Czarne niebo, delikatnie rozjaśnione blaskiem gdzieś w dali migających malutkich gwiazd. Gwiazd, spełniających marzenia. Horyzot rozjaśniony blaskiem świateł wszystkich domów, bloków, wież, latarni w odległym, gdzieś tam, mieście. Ciemny asfalt rozjaśniony blaskiem reflektorów naszej ciężarówki. Jak niewiele, a w istocie, tak wiele może spowodować, że coś na pozór zdradnego, niebezpiecznego, smutnego, pokrytego nieodpowiednią barwą, może okazać się natchnieniem, i najpiękniejszym widokiem w życiu niejednego człowieka. Może okazać się chwilową namiętnością, która powoduje przypływ rzeczywistości i naszego obcowanią z nią.

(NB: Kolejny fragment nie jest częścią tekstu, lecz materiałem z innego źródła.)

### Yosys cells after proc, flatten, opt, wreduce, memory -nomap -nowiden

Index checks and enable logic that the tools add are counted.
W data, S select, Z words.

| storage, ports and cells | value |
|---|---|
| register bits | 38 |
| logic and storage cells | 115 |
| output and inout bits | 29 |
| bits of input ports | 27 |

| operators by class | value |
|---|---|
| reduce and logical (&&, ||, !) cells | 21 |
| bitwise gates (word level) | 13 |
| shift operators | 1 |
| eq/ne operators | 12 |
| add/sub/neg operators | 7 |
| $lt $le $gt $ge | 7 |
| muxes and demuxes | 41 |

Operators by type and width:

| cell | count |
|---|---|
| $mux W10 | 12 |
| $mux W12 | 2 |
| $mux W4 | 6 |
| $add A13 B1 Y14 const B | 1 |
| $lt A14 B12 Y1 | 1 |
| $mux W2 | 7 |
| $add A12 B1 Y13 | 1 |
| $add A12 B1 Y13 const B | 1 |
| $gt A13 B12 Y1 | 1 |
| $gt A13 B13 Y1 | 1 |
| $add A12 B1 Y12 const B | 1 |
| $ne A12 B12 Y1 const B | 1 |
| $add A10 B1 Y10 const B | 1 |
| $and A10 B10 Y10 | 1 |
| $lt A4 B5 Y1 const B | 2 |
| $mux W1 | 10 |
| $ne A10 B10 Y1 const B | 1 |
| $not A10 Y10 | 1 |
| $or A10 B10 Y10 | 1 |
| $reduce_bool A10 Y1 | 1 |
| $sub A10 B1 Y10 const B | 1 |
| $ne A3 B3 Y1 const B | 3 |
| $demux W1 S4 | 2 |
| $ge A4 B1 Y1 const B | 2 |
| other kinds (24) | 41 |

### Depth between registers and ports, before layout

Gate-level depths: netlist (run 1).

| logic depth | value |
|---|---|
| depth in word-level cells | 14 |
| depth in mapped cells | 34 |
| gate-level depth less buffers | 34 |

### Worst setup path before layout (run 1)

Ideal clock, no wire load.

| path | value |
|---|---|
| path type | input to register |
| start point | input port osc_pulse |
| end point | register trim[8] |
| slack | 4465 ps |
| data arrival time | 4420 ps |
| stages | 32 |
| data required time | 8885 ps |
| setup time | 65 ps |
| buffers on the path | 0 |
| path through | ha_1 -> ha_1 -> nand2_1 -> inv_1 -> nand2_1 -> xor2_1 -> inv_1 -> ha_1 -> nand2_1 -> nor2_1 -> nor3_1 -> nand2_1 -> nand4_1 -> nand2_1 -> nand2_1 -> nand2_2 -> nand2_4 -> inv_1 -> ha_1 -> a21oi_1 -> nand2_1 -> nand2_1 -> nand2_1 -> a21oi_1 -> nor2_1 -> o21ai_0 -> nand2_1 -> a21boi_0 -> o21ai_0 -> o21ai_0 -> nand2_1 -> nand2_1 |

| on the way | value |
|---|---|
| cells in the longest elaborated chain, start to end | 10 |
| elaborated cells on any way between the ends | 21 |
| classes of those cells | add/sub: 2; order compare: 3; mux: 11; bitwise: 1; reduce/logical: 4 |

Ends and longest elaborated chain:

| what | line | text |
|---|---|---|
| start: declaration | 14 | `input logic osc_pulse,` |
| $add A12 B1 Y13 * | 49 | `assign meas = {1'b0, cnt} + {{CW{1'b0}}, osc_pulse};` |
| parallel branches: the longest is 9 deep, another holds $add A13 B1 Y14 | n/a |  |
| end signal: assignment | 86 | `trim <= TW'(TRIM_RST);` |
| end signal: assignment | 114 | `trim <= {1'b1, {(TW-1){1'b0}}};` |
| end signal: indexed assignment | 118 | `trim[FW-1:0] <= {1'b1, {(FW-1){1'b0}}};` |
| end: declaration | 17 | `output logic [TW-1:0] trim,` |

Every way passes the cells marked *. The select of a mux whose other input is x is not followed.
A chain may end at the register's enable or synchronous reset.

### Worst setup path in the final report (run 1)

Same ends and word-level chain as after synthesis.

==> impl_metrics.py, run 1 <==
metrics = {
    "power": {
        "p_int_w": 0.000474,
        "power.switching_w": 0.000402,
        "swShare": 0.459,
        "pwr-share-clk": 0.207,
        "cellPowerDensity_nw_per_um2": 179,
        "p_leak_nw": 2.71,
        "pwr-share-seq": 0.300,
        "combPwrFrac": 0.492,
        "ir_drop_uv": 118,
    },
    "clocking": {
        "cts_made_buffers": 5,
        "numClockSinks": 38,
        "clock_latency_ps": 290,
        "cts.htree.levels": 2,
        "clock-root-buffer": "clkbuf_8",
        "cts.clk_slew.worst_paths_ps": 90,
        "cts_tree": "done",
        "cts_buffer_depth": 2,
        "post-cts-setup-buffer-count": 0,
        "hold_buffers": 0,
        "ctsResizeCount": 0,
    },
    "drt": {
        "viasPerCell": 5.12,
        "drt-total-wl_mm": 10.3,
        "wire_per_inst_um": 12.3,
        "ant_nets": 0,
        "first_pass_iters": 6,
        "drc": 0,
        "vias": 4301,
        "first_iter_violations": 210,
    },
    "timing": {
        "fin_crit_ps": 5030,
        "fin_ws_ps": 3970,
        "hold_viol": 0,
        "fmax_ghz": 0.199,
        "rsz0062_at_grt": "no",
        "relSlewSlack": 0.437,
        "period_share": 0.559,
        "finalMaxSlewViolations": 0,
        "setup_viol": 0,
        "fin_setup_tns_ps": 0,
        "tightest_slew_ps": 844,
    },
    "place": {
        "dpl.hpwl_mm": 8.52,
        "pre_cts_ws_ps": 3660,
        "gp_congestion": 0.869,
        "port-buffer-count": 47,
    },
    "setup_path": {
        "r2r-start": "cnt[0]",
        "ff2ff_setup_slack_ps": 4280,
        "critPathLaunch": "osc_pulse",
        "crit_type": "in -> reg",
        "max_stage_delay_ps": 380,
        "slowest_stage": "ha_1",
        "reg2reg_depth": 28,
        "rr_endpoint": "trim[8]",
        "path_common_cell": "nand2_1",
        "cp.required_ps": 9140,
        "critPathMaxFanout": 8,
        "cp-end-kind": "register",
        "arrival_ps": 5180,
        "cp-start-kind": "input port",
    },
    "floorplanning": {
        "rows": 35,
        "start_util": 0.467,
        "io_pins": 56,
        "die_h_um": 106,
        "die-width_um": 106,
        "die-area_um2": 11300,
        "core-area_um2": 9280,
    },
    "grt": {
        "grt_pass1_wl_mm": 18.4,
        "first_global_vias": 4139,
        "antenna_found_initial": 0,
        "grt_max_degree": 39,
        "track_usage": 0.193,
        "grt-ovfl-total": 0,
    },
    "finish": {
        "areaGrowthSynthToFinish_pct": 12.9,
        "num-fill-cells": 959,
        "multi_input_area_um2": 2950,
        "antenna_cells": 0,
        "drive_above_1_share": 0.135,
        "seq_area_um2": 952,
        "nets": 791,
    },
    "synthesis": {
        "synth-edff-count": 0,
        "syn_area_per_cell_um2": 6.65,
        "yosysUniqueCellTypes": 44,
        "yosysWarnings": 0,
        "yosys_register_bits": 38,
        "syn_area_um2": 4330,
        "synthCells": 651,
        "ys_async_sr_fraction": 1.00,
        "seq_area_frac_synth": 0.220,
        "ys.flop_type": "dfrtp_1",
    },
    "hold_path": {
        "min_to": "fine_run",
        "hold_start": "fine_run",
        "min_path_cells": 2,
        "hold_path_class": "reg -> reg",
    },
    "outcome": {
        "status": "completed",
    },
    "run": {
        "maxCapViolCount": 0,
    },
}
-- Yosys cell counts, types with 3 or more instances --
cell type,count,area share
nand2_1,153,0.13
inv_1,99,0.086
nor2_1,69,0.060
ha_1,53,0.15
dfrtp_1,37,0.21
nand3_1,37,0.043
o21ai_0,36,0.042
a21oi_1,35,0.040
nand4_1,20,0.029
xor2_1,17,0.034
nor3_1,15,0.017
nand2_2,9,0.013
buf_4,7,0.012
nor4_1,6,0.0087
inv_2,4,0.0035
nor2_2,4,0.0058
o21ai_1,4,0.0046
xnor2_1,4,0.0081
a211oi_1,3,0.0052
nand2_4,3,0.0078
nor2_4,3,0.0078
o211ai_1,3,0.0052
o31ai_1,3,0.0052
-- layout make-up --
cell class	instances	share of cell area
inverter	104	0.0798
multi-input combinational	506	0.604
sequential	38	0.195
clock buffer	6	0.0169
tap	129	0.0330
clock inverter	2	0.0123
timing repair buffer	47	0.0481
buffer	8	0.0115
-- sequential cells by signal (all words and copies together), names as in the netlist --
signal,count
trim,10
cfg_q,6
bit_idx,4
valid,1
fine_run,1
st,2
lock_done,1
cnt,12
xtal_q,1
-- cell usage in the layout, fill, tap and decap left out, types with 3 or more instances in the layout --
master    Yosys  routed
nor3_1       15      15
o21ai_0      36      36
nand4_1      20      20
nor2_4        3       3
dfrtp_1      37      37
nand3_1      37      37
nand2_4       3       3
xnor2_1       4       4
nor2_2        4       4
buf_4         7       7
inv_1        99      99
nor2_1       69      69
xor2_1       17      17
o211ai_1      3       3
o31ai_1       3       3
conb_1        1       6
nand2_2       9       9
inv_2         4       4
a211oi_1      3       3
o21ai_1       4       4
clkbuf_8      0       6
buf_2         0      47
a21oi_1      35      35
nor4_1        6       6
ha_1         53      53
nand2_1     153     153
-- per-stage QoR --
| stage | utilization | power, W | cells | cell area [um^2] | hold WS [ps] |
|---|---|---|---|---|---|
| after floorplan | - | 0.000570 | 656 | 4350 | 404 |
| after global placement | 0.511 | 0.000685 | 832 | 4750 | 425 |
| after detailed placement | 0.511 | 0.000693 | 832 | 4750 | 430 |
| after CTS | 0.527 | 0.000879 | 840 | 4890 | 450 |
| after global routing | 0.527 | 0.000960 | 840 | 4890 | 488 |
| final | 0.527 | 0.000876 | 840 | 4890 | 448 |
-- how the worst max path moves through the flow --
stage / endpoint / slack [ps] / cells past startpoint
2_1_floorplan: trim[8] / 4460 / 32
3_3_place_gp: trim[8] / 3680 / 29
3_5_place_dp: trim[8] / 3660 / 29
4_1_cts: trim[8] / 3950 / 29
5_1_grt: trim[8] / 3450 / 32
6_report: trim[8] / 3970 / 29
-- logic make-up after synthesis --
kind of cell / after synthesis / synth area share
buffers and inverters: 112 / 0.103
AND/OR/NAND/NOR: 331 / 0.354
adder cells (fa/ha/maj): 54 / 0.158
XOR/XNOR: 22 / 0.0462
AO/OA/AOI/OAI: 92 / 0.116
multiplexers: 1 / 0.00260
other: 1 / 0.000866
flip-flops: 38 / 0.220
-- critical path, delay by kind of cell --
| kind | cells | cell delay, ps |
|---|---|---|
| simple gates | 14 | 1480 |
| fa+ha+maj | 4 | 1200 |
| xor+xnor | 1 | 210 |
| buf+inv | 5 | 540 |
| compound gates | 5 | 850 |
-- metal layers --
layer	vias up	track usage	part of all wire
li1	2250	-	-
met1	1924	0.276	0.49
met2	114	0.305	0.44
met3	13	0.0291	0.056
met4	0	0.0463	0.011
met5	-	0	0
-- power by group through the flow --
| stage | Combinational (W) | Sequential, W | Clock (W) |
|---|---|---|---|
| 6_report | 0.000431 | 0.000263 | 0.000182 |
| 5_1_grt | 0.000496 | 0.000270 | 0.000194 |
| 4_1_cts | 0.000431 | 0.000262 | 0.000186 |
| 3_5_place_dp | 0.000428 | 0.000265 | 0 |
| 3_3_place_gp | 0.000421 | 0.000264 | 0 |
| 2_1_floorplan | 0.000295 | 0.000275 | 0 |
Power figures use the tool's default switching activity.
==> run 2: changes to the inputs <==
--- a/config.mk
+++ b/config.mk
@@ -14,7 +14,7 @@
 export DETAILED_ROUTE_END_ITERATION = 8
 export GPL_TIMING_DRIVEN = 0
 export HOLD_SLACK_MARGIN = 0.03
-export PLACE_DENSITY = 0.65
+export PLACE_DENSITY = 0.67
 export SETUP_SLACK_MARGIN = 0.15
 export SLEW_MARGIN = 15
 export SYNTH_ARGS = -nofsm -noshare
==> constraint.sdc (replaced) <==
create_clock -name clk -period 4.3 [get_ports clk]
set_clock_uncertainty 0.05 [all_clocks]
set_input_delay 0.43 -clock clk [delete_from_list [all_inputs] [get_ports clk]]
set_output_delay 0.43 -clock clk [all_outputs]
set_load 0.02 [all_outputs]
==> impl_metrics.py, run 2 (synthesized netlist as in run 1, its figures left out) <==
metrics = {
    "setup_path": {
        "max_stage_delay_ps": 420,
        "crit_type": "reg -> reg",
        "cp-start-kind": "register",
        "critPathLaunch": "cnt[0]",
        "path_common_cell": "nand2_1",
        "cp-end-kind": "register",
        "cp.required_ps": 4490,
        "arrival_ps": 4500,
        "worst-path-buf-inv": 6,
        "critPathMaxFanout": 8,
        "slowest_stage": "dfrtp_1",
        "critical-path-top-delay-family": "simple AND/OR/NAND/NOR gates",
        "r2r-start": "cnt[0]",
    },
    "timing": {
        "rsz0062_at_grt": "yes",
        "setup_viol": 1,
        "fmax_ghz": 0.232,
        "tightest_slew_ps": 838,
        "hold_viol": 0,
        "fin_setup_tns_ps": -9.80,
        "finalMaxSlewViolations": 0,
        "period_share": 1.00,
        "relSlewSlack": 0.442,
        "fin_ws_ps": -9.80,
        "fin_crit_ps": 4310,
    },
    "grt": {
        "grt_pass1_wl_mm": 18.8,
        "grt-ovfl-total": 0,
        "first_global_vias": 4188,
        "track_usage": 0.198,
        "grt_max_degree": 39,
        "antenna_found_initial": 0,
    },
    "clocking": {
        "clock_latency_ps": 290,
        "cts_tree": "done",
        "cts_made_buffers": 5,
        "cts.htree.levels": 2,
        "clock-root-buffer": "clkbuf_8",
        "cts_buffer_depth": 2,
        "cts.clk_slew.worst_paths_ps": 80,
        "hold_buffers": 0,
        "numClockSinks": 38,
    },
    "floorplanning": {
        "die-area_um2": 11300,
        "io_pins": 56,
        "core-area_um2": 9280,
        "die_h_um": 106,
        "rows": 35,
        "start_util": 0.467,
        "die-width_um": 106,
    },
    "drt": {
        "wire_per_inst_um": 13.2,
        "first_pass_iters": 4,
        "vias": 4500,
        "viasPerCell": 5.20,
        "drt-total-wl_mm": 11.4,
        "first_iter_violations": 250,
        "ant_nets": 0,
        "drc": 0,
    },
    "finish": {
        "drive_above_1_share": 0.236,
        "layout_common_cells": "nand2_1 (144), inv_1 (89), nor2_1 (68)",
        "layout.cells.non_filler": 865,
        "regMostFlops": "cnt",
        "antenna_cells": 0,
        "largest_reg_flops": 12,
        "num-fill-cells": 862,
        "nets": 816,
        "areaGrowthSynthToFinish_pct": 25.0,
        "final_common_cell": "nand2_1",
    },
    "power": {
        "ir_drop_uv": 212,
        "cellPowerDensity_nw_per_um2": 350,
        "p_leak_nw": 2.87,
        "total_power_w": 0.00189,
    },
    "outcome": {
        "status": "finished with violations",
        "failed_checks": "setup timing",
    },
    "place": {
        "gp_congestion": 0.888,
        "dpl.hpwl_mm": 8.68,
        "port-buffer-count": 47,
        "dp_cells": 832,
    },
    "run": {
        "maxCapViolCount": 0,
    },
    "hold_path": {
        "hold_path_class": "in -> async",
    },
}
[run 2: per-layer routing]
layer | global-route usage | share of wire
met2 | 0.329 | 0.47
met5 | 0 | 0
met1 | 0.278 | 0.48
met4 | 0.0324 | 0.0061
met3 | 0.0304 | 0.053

Czy pamiętasz dzień, w którym powiedziałeś mi, że Twój zawód nie jest dla mnie? Czy pamiętasz dzień, w którym powiedziałeś, jak wiele zadała Ci bólu rozłąka z nami? Czy pamiętasz dzień, w którym ustrzegłeś mnie przed ogromem zawodu kierowcy? Czy pamiętasz, jak obiecałeś, że pojedziemy w tę trasę razem? Czy pamiętasz dzień...?
Chociaż czas od tamtej trasy płynie, jak szalony, wciąż pamiętam gwiazdę. Moją gwiazdę. Pamiętam, jak spojrzałam na nią i powiedziałam: "Tato, chcę jeździć, chcę być kierowcą tak, jak Ty. Chcę być taka, jak Ty!". Pamiętam grymas, a zarazem uśmiech na Twojej twarzy i mocniejszy uścisk kierownicy. Pamiętam.. Pamiętam też, co odpowiedziałeś..
I chociaż wiem, że Ty teraz, będąc na Błękitnych Autostradach, wciąż nie chcesz bym poszła w Twoje ślady, to ten jedyny raz w życiu sprzeciwię się, i zrobię to wbrew Tobie.
Pamiętasz tabliczkę w kabinie: "Jeździć, rozkaz, który mam we krwi"?
Właśnie, ja dziś tę tabliczkę znalazłam w stertach Twoich zdjęć..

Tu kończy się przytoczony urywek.